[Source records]
○ ○ ○ ○ ○ ○ ○

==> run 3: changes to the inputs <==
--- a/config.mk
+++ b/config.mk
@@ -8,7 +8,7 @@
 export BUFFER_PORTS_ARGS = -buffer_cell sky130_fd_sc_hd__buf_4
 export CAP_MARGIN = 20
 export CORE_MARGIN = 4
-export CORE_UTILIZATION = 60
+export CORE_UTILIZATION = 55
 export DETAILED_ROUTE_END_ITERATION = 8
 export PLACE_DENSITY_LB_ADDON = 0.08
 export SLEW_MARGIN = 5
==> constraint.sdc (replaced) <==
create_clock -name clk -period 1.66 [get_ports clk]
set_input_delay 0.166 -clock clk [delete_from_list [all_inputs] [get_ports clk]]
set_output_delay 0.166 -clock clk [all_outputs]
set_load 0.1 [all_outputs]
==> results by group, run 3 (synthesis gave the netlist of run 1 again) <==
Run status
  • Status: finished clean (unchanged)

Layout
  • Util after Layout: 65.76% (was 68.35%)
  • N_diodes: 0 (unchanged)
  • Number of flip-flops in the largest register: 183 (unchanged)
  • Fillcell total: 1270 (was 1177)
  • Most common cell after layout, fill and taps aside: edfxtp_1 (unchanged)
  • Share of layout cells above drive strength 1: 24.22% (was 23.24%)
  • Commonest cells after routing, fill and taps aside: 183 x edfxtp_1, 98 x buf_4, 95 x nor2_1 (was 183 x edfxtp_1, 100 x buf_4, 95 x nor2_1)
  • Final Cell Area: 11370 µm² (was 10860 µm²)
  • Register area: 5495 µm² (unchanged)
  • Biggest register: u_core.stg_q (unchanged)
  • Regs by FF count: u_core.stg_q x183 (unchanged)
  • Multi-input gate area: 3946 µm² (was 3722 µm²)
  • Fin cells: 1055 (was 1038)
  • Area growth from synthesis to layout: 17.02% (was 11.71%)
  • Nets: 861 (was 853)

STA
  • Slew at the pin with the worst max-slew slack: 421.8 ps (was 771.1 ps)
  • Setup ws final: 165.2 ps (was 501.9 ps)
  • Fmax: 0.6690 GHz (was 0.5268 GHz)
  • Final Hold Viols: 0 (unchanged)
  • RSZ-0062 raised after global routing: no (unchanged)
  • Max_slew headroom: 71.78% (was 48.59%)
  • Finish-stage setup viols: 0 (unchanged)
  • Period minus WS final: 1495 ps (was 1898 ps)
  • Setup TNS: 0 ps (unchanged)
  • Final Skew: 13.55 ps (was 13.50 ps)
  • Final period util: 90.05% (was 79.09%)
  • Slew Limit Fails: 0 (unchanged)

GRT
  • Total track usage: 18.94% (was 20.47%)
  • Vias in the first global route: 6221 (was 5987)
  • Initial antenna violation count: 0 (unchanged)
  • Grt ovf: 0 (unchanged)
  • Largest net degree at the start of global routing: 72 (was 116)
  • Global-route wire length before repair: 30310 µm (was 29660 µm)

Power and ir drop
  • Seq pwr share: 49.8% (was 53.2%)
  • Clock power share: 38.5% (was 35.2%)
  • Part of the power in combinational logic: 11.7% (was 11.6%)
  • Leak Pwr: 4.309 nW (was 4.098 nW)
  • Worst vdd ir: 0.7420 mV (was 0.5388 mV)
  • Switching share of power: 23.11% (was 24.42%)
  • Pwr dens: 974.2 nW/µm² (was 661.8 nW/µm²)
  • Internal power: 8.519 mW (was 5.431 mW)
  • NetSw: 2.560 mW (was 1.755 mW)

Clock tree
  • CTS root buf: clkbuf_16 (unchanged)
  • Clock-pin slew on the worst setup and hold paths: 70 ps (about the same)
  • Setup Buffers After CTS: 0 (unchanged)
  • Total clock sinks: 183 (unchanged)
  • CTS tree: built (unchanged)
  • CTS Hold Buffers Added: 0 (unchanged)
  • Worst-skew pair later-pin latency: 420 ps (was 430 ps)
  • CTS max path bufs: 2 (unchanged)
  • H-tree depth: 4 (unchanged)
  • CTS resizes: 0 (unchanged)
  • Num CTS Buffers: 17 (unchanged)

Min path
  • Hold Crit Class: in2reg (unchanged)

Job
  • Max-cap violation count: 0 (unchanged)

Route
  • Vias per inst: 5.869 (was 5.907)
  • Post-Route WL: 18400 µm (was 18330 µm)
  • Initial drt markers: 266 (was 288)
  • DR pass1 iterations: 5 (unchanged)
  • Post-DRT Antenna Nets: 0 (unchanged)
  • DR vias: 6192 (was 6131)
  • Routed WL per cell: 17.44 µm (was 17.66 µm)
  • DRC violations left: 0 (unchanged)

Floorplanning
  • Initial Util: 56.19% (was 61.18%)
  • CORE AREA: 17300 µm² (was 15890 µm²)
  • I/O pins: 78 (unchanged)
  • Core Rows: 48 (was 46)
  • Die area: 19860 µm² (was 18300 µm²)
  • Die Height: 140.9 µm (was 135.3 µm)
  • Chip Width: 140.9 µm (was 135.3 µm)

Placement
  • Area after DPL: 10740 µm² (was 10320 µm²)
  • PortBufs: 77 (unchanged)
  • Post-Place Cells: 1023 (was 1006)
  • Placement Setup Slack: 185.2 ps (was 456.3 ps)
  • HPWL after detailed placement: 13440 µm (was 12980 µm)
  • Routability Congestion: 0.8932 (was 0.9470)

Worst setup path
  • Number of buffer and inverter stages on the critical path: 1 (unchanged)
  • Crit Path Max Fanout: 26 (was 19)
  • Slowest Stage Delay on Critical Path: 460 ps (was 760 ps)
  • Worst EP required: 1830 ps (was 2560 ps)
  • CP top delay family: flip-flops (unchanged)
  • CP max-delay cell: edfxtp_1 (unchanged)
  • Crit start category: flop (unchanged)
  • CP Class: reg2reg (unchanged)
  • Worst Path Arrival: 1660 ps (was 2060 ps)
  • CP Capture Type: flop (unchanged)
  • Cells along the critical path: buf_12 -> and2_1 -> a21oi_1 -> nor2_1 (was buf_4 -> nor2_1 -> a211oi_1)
## src/rtl/osc_ctrl_pkg.sv

```systemverilog
// Shared types and helpers for the oscillator request controller.
//   osc_state_e : controller state encoding
//   cnt_width   : bits needed to hold a counter value up to max_val
//   Def*        : default parameter values
package osc_ctrl_pkg;

    typedef enum logic [2:0] {
        StOff   = 3'd0,
        StStart = 3'd1,
        StRun   = 3'd2,
        StHold  = 3'd3,
        StFault = 3'd4
    } osc_state_e;

    localparam int unsigned DefNReq           = 4;
    localparam int unsigned DefStartupCycles  = 64;
    localparam int unsigned DefMinEdges       = 8;
    localparam int unsigned DefTimeoutCycles  = 1024;
    localparam int unsigned DefHoldoffCycles  = 256;
    localparam int unsigned DefWatchdogCycles = 128;

    function automatic int unsigned max_u(input int unsigned a, input int unsigned b);
        return (a > b) ? a : b;
    endfunction

    function automatic int unsigned cnt_width(input int unsigned max_val);
        return $clog2(max_val + 1);
    endfunction

endpackage

```

## src/rtl/osc_edge_sync.sv

```systemverilog
// Two-flop synchronizer followed by a rising-edge detector for an asynchronous strobe.
//   clk      : destination clock
//   rst_n    : asynchronous active-low reset
//   async_in : asynchronous input
//   edge_p   : one-cycle pulse per rising edge of async_in (decoded from flops only)
module osc_edge_sync (
    input  logic clk,
    input  logic rst_n,
    input  logic async_in,
    output logic edge_p
);

    // [0],[1] form the synchronizer; [2] holds the previous synchronized value.
    logic [2:0] sync_q;

    always_ff @(posedge clk or negedge rst_n) begin
        if (!rst_n) begin
            sync_q <= '0;
        end else begin
            sync_q <= {sync_q[1:0], async_in};
        end
    end

    assign edge_p = sync_q[1] & ~sync_q[2];

endmodule

```

## src/rtl/osc_req_ctrl.sv

```systemverilog
// Shares the on-chip oscillator between N_REQ requesters on the system clock.
//   clk, rst_n : system clock, asynchronous active-low reset
//   req        : per-requester level request
//   ack        : per-requester grant, high only while running and requested
//   oscen      : oscillator enable
//   oscout     : oscillator output, asynchronous to clk
//   osc_ready  : high while the oscillator is qualified and granted (RUN)
//   fault      : sticky start/liveness fault
//   fault_clr  : pulse that clears the fault
module osc_req_ctrl
    import osc_ctrl_pkg::*;
#(
    parameter int unsigned N_REQ           = DefNReq,
    parameter int unsigned STARTUP_CYCLES  = DefStartupCycles,
    parameter int unsigned MIN_EDGES       = DefMinEdges,
    parameter int unsigned TIMEOUT_CYCLES  = DefTimeoutCycles,
    parameter int unsigned HOLDOFF_CYCLES  = DefHoldoffCycles,
    parameter int unsigned WATCHDOG_CYCLES = DefWatchdogCycles
) (
    input  logic             clk,
    input  logic             rst_n,
    input  logic [N_REQ-1:0] req,
    output logic [N_REQ-1:0] ack,
    output logic             oscen,
    input  logic             oscout,
    output logic             osc_ready,
    output logic             fault,
    input  logic             fault_clr
);

    localparam int unsigned CycW  = cnt_width(max_u(STARTUP_CYCLES, TIMEOUT_CYCLES));
    localparam int unsigned EdgeW = cnt_width(MIN_EDGES);
    localparam int unsigned HoldW = cnt_width(HOLDOFF_CYCLES);
    localparam int unsigned WdW   = cnt_width(WATCHDOG_CYCLES);

    localparam logic [CycW-1:0]  StartupLast = CycW'(STARTUP_CYCLES - 1);
    localparam logic [CycW-1:0]  TimeoutLast = CycW'(TIMEOUT_CYCLES - 1);
    localparam logic [EdgeW-1:0] EdgeMax     = EdgeW'(MIN_EDGES);
    localparam logic [HoldW-1:0] HoldLast    = HoldW'(HOLDOFF_CYCLES - 1);
    localparam logic [WdW-1:0]   WdLast      = WdW'(WATCHDOG_CYCLES - 1);

    osc_state_e       state_q, state_d;
    logic [CycW-1:0]  cyc_q, cyc_d;
    logic [EdgeW-1:0] edge_q, edge_d;
    logic [HoldW-1:0] hold_q, hold_d;
    logic [WdW-1:0]   wd_q, wd_d;
    logic [N_REQ-1:0] ack_q, ack_d;
    logic             edge_p;
    logic             any_req;
    logic             wd_active;
    logic             wd_expired;

    osc_edge_sync u_edge_sync (
        .clk      (clk),
        .rst_n    (rst_n),
        .async_in (oscout),
        .edge_p   (edge_p)
    );

    assign any_req    = |req;
    assign wd_active  = (state_q == StRun) || (state_q == StHold);
    assign wd_expired = wd_active && (wd_q == WdLast);

    always_comb begin
        state_d = state_q;
        cyc_d   = cyc_q;
        edge_d  = edge_q;
        hold_d  = hold_q;
        wd_d    = '0;

        if (wd_active) begin
            if (edge_p) begin
                wd_d = '0;
            end else if (wd_q != WdLast) begin
                wd_d = wd_q + WdW'(1);
            end else begin
                wd_d = wd_q;
            end
        end

        case (state_q)
            StOff: begin
                if (any_req) begin
                    state_d = StStart;
                    cyc_d   = '0;
                    edge_d  = '0;
                end
            end
            StStart: begin
                if (cyc_q != '1) cyc_d = cyc_q + CycW'(1);
                if (edge_p && (edge_q != EdgeMax)) edge_d = edge_q + EdgeW'(1);
                // Requests dropping here are ignored; RUN immediately falls through to HOLD.
                if ((cyc_q >= StartupLast) && (edge_q == EdgeMax)) begin
                    state_d = StRun;
                end else if (cyc_q == TimeoutLast) begin
                    state_d = StFault;
                end
            end
            StRun: begin
                if (wd_expired) begin
                    state_d = StFault;
                end else if (!any_req) begin
                    state_d = StHold;
                    hold_d  = '0;
                end
            end
            StHold: begin
                if (hold_q != HoldLast) hold_d = hold_q + HoldW'(1);
                // A request on the expiry cycle keeps the oscillator on.
                if (wd_expired) begin
                    state_d = StFault;
                end else if (any_req) begin
                    state_d = StRun;
                end else if (hold_q == HoldLast) begin
                    state_d = StOff;
                end
            end
            StFault: begin
                if (fault_clr) state_d = StOff;
            end
            default: state_d = StOff;
        endcase

        // Grants only persist while staying in RUN, so they drop on the FAULT entry cycle.
        ack_d = ((state_q == StRun) && (state_d == StRun)) ? req : '0;
    end

    always_ff @(posedge clk or negedge rst_n) begin
        if (!rst_n) begin
            state_q <= StOff;
            cyc_q   <= '0;
            edge_q  <= '0;
            hold_q  <= '0;
            wd_q    <= '0;
            ack_q   <= '0;
        end else begin
            state_q <= state_d;
            cyc_q   <= cyc_d;
            edge_q  <= edge_d;
            hold_q  <= hold_d;
            wd_q    <= wd_d;
            ack_q   <= ack_d;
        end
    end

    // Decoded straight from the state register so reset drops oscen without a clock.
    assign oscen     = (state_q == StStart) || (state_q == StRun) || (state_q == StHold);
    assign osc_ready = (state_q == StRun);
    assign fault     = (state_q == StFault);
    assign ack       = ack_q;

endmodule

```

○ ○ ○ ○ ○ ○ ○

[Work to be completed]
Copy the lines that hold the word "flip". Take them from the records above.

[Output of the task]
  • Number of flip-flops in the largest register: 183 (unchanged)
  • CP top delay family: flip-flops (unchanged)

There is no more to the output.